Query the student (name = a or phone = B or sex = C) with a score > 97. Since the tag is stored in the path, there is no way to use one query to complete the or semantics of the tag. Therefore, multiple queries or operations are required to merge. The query corresponding to IoTDB is:
select * from root.monitor.student.A where score>97 select * from root.monitor.student.*.B where score>97 select * from root.monitor.student.*.*.C where score>97
Finally, manually combine the results of the above three queries.
3. Support
3.1 InfluxDB Version Support
Currently, supports InfluxDB 1.x version, which does not support InfluxDB 2.x version.
The Maven dependency of influxdb-java
supports 2.21 +, and the lower version is not tested.
3.2 Function Interface Support
Currently, supports interface functions are as follows:
public Pong ping();
public String version();
public void flush();
public void close();
public InfluxDB setDatabase(final String database);
public QueryResult query(final Query query);
public void write(final Point point);
public void write(final String records);
public void write(final List<String> records);
public void write(final String database,final String retentionPolicy,final Point point);
public void write(final int udpPort,final Point point);
public void write(final BatchPoints batchPoints);
public void write(final String database,final String retentionPolicy,
final ConsistencyLevel consistency,final String records);
public void write(final String database,final String retentionPolicy,
final ConsistencyLevel consistency,final TimeUnit precision,final String records);
public void write(final String database,final String retentionPolicy,
final ConsistencyLevel consistency,final List<String> records);
public void write(final String database,final String retentionPolicy,
final ConsistencyLevel consistency,final TimeUnit precision,final List<String> records);
public void write(final int udpPort,final String records);
public void write(final int udpPort,final List<String> records);
3.3 Query Syntax Support
The currently supported query SQL syntax is:
SELECT <field_key>[, <field_key>, <tag_key>]
FROM <measurement_name>
WHERE <conditional_expression > [( AND | OR) <conditional_expression > [...]]

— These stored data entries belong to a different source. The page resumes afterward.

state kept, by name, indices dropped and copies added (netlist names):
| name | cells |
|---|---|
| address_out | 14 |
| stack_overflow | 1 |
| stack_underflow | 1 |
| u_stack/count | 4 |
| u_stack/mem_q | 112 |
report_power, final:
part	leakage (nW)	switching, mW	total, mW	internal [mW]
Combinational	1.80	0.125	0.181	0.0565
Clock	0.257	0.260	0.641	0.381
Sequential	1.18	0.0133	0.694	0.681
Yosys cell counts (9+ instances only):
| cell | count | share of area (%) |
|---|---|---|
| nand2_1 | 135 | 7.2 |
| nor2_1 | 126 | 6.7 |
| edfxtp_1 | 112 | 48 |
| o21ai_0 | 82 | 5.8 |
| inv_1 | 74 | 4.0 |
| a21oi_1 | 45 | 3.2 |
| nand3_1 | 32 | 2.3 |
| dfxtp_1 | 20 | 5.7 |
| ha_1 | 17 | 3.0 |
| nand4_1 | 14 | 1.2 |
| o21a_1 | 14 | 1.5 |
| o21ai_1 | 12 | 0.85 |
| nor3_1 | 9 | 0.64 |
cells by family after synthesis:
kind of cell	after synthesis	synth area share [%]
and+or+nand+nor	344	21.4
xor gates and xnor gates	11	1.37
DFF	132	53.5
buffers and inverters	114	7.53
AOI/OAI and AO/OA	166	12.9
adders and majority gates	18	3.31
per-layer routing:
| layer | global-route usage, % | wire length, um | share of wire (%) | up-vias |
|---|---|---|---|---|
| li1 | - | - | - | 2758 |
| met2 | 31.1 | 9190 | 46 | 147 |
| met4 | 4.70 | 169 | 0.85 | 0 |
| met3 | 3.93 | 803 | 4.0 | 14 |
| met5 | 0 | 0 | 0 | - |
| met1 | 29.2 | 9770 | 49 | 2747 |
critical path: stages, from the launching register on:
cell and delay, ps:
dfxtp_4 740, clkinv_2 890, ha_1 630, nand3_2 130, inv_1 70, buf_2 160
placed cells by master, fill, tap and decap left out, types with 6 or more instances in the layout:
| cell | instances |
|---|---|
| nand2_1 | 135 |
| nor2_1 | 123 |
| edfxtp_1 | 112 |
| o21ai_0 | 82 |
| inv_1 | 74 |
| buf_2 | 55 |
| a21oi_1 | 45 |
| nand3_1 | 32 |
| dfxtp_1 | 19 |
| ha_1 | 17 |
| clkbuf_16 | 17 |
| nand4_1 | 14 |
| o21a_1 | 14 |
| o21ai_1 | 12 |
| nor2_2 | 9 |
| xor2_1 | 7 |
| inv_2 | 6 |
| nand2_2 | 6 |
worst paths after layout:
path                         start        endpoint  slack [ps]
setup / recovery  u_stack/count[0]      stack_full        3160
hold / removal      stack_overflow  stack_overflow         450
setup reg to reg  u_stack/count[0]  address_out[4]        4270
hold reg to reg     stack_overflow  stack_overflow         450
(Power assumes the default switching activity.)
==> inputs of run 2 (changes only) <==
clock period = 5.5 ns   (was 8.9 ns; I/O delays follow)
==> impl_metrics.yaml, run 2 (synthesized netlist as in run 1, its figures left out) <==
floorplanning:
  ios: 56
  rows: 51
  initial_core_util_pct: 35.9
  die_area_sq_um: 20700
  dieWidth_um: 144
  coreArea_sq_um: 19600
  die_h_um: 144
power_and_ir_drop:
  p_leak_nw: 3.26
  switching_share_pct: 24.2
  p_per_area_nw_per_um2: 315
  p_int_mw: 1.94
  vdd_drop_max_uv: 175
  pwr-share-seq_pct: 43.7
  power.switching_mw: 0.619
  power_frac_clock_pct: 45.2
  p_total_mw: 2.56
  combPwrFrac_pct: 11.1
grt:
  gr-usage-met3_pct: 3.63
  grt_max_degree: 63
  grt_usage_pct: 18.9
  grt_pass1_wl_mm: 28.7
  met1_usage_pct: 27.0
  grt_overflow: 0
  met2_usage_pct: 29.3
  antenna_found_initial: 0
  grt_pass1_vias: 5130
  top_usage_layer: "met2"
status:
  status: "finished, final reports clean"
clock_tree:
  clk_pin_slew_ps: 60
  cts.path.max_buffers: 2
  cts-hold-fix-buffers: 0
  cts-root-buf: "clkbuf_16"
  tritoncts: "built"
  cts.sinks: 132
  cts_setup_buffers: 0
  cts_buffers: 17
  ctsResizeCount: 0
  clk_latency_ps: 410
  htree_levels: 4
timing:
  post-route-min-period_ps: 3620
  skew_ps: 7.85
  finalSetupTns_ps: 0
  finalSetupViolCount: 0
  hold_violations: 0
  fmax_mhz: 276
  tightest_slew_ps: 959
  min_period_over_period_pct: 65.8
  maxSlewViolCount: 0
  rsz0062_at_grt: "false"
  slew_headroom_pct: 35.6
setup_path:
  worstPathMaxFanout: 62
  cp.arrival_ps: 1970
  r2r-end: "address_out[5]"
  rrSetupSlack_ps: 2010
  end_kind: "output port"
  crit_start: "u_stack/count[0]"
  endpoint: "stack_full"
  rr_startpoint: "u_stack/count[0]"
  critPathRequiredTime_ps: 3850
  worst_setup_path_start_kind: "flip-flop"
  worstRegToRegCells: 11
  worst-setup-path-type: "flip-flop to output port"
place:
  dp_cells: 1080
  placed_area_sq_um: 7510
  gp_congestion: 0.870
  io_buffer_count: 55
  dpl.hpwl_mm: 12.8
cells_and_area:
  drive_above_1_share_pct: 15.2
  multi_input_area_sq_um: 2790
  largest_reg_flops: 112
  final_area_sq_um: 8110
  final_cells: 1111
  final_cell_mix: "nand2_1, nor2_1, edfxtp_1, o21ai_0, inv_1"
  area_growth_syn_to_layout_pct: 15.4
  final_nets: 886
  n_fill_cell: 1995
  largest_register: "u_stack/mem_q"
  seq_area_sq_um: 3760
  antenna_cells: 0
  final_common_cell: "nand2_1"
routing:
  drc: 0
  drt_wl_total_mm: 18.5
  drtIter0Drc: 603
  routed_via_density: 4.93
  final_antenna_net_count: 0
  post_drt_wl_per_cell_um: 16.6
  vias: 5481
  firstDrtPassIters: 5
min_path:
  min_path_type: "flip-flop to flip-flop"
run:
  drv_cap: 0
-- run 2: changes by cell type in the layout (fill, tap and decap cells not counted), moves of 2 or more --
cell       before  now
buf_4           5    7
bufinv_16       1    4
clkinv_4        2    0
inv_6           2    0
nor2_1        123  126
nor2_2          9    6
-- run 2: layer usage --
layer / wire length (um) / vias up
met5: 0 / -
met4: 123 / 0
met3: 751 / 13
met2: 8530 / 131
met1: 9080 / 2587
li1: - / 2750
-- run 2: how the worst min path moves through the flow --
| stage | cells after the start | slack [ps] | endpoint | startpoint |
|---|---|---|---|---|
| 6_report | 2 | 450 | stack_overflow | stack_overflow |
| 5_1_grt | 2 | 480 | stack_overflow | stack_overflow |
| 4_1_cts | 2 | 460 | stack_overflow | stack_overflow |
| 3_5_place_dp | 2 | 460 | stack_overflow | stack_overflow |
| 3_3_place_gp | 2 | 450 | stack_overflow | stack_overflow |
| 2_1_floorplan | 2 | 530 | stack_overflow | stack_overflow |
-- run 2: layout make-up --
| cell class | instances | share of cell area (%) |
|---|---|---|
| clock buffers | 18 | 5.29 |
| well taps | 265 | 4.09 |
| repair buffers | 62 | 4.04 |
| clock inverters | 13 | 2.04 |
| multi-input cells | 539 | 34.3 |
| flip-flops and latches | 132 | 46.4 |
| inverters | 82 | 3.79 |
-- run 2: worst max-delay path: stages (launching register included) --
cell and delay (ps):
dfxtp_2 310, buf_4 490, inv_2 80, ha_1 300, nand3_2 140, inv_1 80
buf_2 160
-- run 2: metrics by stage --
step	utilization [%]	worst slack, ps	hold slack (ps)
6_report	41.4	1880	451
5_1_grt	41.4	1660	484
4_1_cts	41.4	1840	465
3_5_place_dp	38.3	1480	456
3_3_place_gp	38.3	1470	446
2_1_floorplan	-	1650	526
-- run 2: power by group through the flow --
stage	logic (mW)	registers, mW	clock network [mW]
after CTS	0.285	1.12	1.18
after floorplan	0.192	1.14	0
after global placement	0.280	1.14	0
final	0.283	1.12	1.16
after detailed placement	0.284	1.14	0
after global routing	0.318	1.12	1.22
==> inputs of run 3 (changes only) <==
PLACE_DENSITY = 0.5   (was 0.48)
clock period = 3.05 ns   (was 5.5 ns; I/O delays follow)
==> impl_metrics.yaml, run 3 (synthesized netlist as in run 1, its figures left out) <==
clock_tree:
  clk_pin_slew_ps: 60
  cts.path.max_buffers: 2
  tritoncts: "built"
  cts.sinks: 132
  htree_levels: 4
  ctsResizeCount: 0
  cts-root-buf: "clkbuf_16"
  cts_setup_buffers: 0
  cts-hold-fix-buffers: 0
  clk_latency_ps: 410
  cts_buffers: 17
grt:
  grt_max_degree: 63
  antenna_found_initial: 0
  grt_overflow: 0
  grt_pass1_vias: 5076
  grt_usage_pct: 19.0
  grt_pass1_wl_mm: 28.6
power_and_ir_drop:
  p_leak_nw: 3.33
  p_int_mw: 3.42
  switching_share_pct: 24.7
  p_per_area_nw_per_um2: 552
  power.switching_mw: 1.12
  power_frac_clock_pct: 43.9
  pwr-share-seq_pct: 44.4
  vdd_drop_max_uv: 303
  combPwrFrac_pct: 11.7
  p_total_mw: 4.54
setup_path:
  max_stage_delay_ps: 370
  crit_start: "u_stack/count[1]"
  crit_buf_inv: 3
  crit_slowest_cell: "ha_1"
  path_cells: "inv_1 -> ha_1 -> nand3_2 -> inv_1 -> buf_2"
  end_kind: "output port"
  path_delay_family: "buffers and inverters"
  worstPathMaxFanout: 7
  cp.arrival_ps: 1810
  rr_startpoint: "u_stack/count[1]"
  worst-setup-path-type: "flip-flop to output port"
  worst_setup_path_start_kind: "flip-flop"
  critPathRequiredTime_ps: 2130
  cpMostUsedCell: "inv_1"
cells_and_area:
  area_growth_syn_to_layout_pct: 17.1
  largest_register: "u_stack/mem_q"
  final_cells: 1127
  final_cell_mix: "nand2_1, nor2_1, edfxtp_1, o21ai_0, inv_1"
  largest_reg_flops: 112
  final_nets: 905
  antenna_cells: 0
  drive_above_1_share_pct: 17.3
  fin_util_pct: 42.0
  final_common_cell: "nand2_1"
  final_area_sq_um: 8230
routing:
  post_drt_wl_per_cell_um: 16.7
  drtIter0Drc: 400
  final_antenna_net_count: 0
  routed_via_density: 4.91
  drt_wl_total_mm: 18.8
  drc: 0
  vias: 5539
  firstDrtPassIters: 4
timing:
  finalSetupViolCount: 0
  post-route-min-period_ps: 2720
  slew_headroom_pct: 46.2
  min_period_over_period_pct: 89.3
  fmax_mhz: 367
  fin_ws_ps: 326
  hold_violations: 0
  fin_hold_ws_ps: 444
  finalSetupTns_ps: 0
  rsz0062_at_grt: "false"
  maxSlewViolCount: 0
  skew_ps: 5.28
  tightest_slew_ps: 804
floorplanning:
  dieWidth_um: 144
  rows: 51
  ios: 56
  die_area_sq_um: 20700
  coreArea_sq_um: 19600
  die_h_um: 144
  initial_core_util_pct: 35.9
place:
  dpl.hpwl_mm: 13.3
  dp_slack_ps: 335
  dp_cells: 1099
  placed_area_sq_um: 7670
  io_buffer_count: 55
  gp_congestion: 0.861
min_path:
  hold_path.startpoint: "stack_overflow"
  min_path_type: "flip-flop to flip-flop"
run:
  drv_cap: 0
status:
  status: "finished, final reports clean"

WHERE clause supports conditional_expressions
on field
,tag
and timestamp
.
field
field_key <operator> ['string' | boolean | float | integer]
tag
tag_key <operator> ['tag_value']
timestamp
timestamp <operator> ['time']
At present, the filter condition of timestamp only supports the expressions related to now(), such as now () - 7d. The specific timestamp is not supported temporarily.